• ABOUT THIS TASK
Please return every line in the following data that includes the string "input".

[Stored data]
-*-*-
## src/radio_seq_cfg.svh

```systemverilog
// Constants of the radio-side message sequencer.
`ifndef RADIO_SEQ_CFG_SVH
`define RADIO_SEQ_CFG_SVH
`define CLK_HZ 25000000
`define TICK_MS 100
`define TICK_CYCLES ((`CLK_HZ / 1000) * `TICK_MS)
`define QUERY_MS 1600
`define STARTUP_MS 50000
`define TIME_MS 20000
`define SIGNAL_MS 60000
`define QUERY_TICKS (`QUERY_MS / `TICK_MS)
`define STARTUP_TICKS (`STARTUP_MS / `TICK_MS)
`define TIME_TICKS (`TIME_MS / `TICK_MS)
`define SIGNAL_TICKS (`SIGNAL_MS / `TICK_MS)
`define CODE_INIT_QUERY 8'h1C
`define CODE_DEV_INFO 8'h83
`define CODE_POWER 8'h82
`define CODE_JOIN_QUERY 8'h0D
`define CODE_JOIN_NOTICE 8'h0A
`define CODE_TIME 8'h0B
`define CODE_SIGNAL 8'h0C
`define CODE_REGEN_END 8'h8D
`define CODE_REGEN_ACK 8'h8E
`endif

```

## src/radio_seq_pkg.sv

```systemverilog
// Types of the radio-side message sequencer.
`default_nettype none
package radio_seq_pkg;
  typedef enum logic [2:0] {
    ST_IDLE = 3'b001,
    ST_STARTUP = 3'b010,
    ST_NORMAL = 3'b100
  } seq_state_t;
endpackage
`default_nettype wire

```

## src/tick_if.sv

```systemverilog
// Tick carrier shared between the sequencer and its period timers.
`default_nettype none
interface tick_if;
  logic tick;
  logic srst;
  modport src (output tick, output srst);
  modport dst (input tick, input srst);
endinterface
`default_nettype wire

```

## src/period_timer.sv

```systemverilog
// Period timer counting ticks; fires and restarts on expiry; a restart request clears it without firing.
`default_nettype none
module period_timer #(
  parameter int unsigned TICKS = 16
) (
  input wire logic clk,
  tick_if.dst tk,
  input wire logic run,
  input wire logic restart,
  output logic fire
);
  logic [15:0] count;

  always_ff @(posedge clk) begin
    if (tk.srst || !run || restart) begin
      count <= 16'h0000;
    end else if (tk.tick) begin
      count <= (count == 16'(TICKS - 1)) ? 16'h0000 : count + 16'h0001;
    end
  end

  assign fire = run && !restart && tk.tick && (count == 16'(TICKS - 1));
endmodule // period_timer
`default_nettype wire

```

## src/radio_seq.sv

```systemverilog
// Radio-side start-up and periodic message sequencer.
`default_nettype none
`include "radio_seq_cfg.svh"
module radio_seq
  import radio_seq_pkg::*;
(
  input wire logic CLK,
  input wire logic SRST,
  input wire logic RX_VALID,
  input wire logic [7:0] RX_CODE,
  input wire logic JOINED,
  input wire logic TX_READY,
  output logic TX_VALID,
  output logic [7:0] TX_CODE,
  output logic [7:0] TX_DATA,
  output logic NORMAL_MODE,
  output logic LOW_BATTERY,
  output logic DEV_INFO_SEEN
);
  // ----------------------------------------
  // Tick generation
  // ----------------------------------------
  seq_state_t state;
  logic [23:0] div;
  logic power_seen;
  logic joined_q;
  logic ack_pend;
  logic query_pend, time_pend, sig_pend, join_pend;
  logic query_fire, time_fire, sig_fire, startup_fire;
  logic [7:0] next_code;
  logic [7:0] next_data;
  logic next_take;
  tick_if tk ();

  // One tick every 100 ms keeps each period counter small.
  // The price is that every interval is exact only to one tick.
  always_ff @(posedge CLK) begin
    if (SRST || div == 24'(`TICK_CYCLES - 1)) begin
      div <= 24'h000000;
    end else begin
      div <= div + 24'h000001;
    end
  end
  assign tk.tick = (div == 24'(`TICK_CYCLES - 1));
  assign tk.srst = SRST;

  // ----------------------------------------
  // Timers
  // ----------------------------------------
  period_timer #(.TICKS(`QUERY_TICKS)) u_query (.clk(CLK), .tk(tk),
    .run(state == ST_STARTUP), .restart(1'b0), .fire(query_fire));
  period_timer #(.TICKS(`STARTUP_TICKS)) u_start (.clk(CLK), .tk(tk),
    .run(state == ST_STARTUP), .restart(1'b0), .fire(startup_fire));
  period_timer #(.TICKS(`TIME_TICKS)) u_time (.clk(CLK), .tk(tk),
    .run(state == ST_NORMAL), .restart(1'b0), .fire(time_fire));
  period_timer #(.TICKS(`SIGNAL_TICKS)) u_sig (.clk(CLK), .tk(tk),
    .run(state == ST_NORMAL), .restart(1'b0), .fire(sig_fire));

  // ----------------------------------------
  // Mode sequencing
  // ----------------------------------------
  always_ff @(posedge CLK) begin
    if (SRST) begin
      state <= ST_IDLE;
    end else begin
      case (state)
        ST_IDLE: state <= ST_STARTUP;
        ST_STARTUP: if (startup_fire) state <= ST_NORMAL;
        ST_NORMAL: state <= ST_NORMAL;
        default: state <= ST_IDLE;
      endcase
    end
  end

  always_ff @(posedge CLK) begin
    if (SRST) begin
      power_seen <= 1'b0;
      DEV_INFO_SEEN <= 1'b0;
    end else if (RX_VALID && state == ST_STARTUP) begin
      if (RX_CODE == `CODE_POWER) power_seen <= 1'b1;
      if (RX_CODE == `CODE_DEV_INFO) DEV_INFO_SEEN <= 1'b1;
    end
  end

  always_ff @(posedge CLK) begin
    if (SRST) begin
      NORMAL_MODE <= 1'b0;
      LOW_BATTERY <= 1'b0;
    end else if (state == ST_STARTUP && startup_fire) begin
      NORMAL_MODE <= 1'b1;
      LOW_BATTERY <= !power_seen && !DEV_INFO_SEEN;
    end
  end

  // ----------------------------------------
  // Pending messages
  // ----------------------------------------
  // A pending flag set in the cycle it is sent stays set, so no event is lost.
  always_ff @(posedge CLK) begin
    if (SRST) begin
      query_pend <= 1'b0;
      time_pend <= 1'b0;
      sig_pend <= 1'b0;
      join_pend <= 1'b0;
      ack_pend <= 1'b0;
      joined_q <= 1'b0;
    end else begin
      joined_q <= (state == ST_NORMAL) ? JOINED : 1'b0;
      if ((state == ST_IDLE) || query_fire) begin
        query_pend <= 1'b1;
      end else if (next_take && next_code == `CODE_INIT_QUERY) begin
        query_pend <= 1'b0;
      end
      if (time_fire) begin
        time_pend <= 1'b1;
      end else if (next_take && next_code == `CODE_TIME) begin
        time_pend <= 1'b0;
      end
      if (sig_fire) begin
        sig_pend <= 1'b1;
      end else if (next_take && next_code == `CODE_SIGNAL) begin
        sig_pend <= 1'b0;
      end
      if (state == ST_NORMAL && JOINED != joined_q) begin
        join_pend <= 1'b1;
      end else if (next_take && next_code == `CODE_JOIN_NOTICE) begin
        join_pend <= 1'b0;
      end
      if (RX_VALID && RX_CODE == `CODE_REGEN_END) begin
        ack_pend <= 1'b1;
      end else if (next_take && next_code == `CODE_REGEN_ACK) begin
        ack_pend <= 1'b0;
      end
    end
  end

  // ----------------------------------------
  // Transmit arbitration
  // ----------------------------------------
  always_comb begin
    next_code = 8'h00;
    next_data = 8'h00;
    if (ack_pend) begin
      next_code = `CODE_REGEN_ACK;
    end else if (join_pend) begin
      next_code = `CODE_JOIN_NOTICE;
      next_data = {7'h00, joined_q};
    end else if (query_pend) begin
      next_code = `CODE_INIT_QUERY;
    end else if (time_pend) begin
      next_code = `CODE_TIME;
    end else if (sig_pend) begin
      next_code = `CODE_SIGNAL;
    end
    next_take = (!TX_VALID || TX_READY) && (next_code != 8'h00);
  end

  always_ff @(posedge CLK) begin
    if (SRST) begin
      TX_VALID <= 1'b0;
      TX_CODE <= 8'h00;
      TX_DATA <= 8'h00;
    end else if (next_take) begin
      TX_VALID <= 1'b1;
      TX_CODE <= next_code;
      TX_DATA <= next_data;
    end else if (TX_READY) begin
      TX_VALID <= 1'b0;
    end
  end

  // ----------------------------------------
  // Checks
  // ----------------------------------------
  chk_first_query: assert property (@(posedge CLK) disable iff (SRST)
    $rose(state == ST_STARTUP) |-> ##[0:3] (TX_VALID && TX_CODE == `CODE_INIT_QUERY))
    else $error("Start-up query not sent.");
  chk_ack_regen: assert property (@(posedge CLK) disable iff (SRST)
    (RX_VALID && RX_CODE == `CODE_REGEN_END && !TX_VALID) |-> ##[1:3]
    (TX_VALID && TX_CODE == `CODE_REGEN_ACK))
    else $error("Regeneration end not acknowledged.");
  chk_normal_late: assert property (@(posedge CLK) disable iff (SRST)
    (state == ST_STARTUP) |-> !NORMAL_MODE)
    else $error("Normal mode before window end.");
  chk_no_query_normal: assert property (@(posedge CLK) disable iff (SRST)
    (state == ST_NORMAL && $past(state) == ST_NORMAL) |-> !query_fire)
    else $error("Query timer running in normal mode.");
  chk_low_batt: assert property (@(posedge CLK) disable iff (SRST)
    $rose(NORMAL_MODE) |-> (LOW_BATTERY == (!$past(power_seen) && !$past(DEV_INFO_SEEN))))
    else $error("Low battery state wrong.");
  chk_time_norm: assert property (@(posedge CLK) disable iff (SRST)
    time_fire |-> NORMAL_MODE)
    else $error("Time sent outside normal mode.");
  chk_sig_norm: assert property (@(posedge CLK) disable iff (SRST)
    sig_fire |-> NORMAL_MODE)
    else $error("Signal report outside normal mode.");
  chk_join_data: assert property (@(posedge CLK) disable iff (SRST)
    (TX_VALID && TX_CODE == `CODE_JOIN_NOTICE) |-> (TX_DATA[7:1] == 7'h00))
    else $error("Join notice data malformed.");
  chk_tick_rate: assert property (@(posedge CLK) disable iff (SRST)
    tk.tick |=> !tk.tick)
    else $error("Tick repeated.");
  chk_tx_hold: assert property (@(posedge CLK) disable iff (SRST)
    (TX_VALID && !TX_READY) |=>
    (TX_VALID && $stable(TX_CODE) && $stable(TX_DATA)))
    else $error("Transmit word changed before it was taken.");
  chk_idle_query: assert property (@(posedge CLK) disable iff (SRST)
    (state == ST_IDLE) |=> query_pend)
    else $error("Start-up query not queued.");
  chk_query_repeat: assert property (@(posedge CLK) disable iff (SRST)
    query_fire |=> query_pend)
    else $error("Repeated query not queued.");
  chk_ack_data: assert property (@(posedge CLK) disable iff (SRST)
    (TX_VALID && TX_CODE == `CODE_REGEN_ACK) |-> (TX_DATA == 8'h00))
    else $error("Acknowledge carries data.");
  chk_mode_hold: assert property (@(posedge CLK) disable iff (SRST)
    NORMAL_MODE |=> NORMAL_MODE)
    else $error("Normal mode left without reset.");
  chk_info_hold: assert property (@(posedge CLK) disable iff (SRST)
    DEV_INFO_SEEN |=> DEV_INFO_SEEN)
    else $error("Device information flag lost.");
  cov_normal: cover property (@(posedge CLK) $rose(NORMAL_MODE));
  cov_ack: cover property (@(posedge CLK) TX_VALID && TX_CODE == `CODE_REGEN_ACK);
  cov_join: cover property (@(posedge CLK) TX_VALID && TX_CODE == `CODE_JOIN_NOTICE);
  cov_query: cover property (@(posedge CLK) TX_VALID && TX_READY && TX_CODE == `CODE_INIT_QUERY);
endmodule // radio_seq
`default_nettype wire

```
-*-*-
• WRITTEN REPLY
  modport dst (input tick, input srst);
  input wire logic clk,
  input wire logic run,
  input wire logic restart,
  input wire logic CLK,
  input wire logic SRST,
  input wire logic RX_VALID,
  input wire logic [7:0] RX_CODE,
  input wire logic JOINED,
  input wire logic TX_READY,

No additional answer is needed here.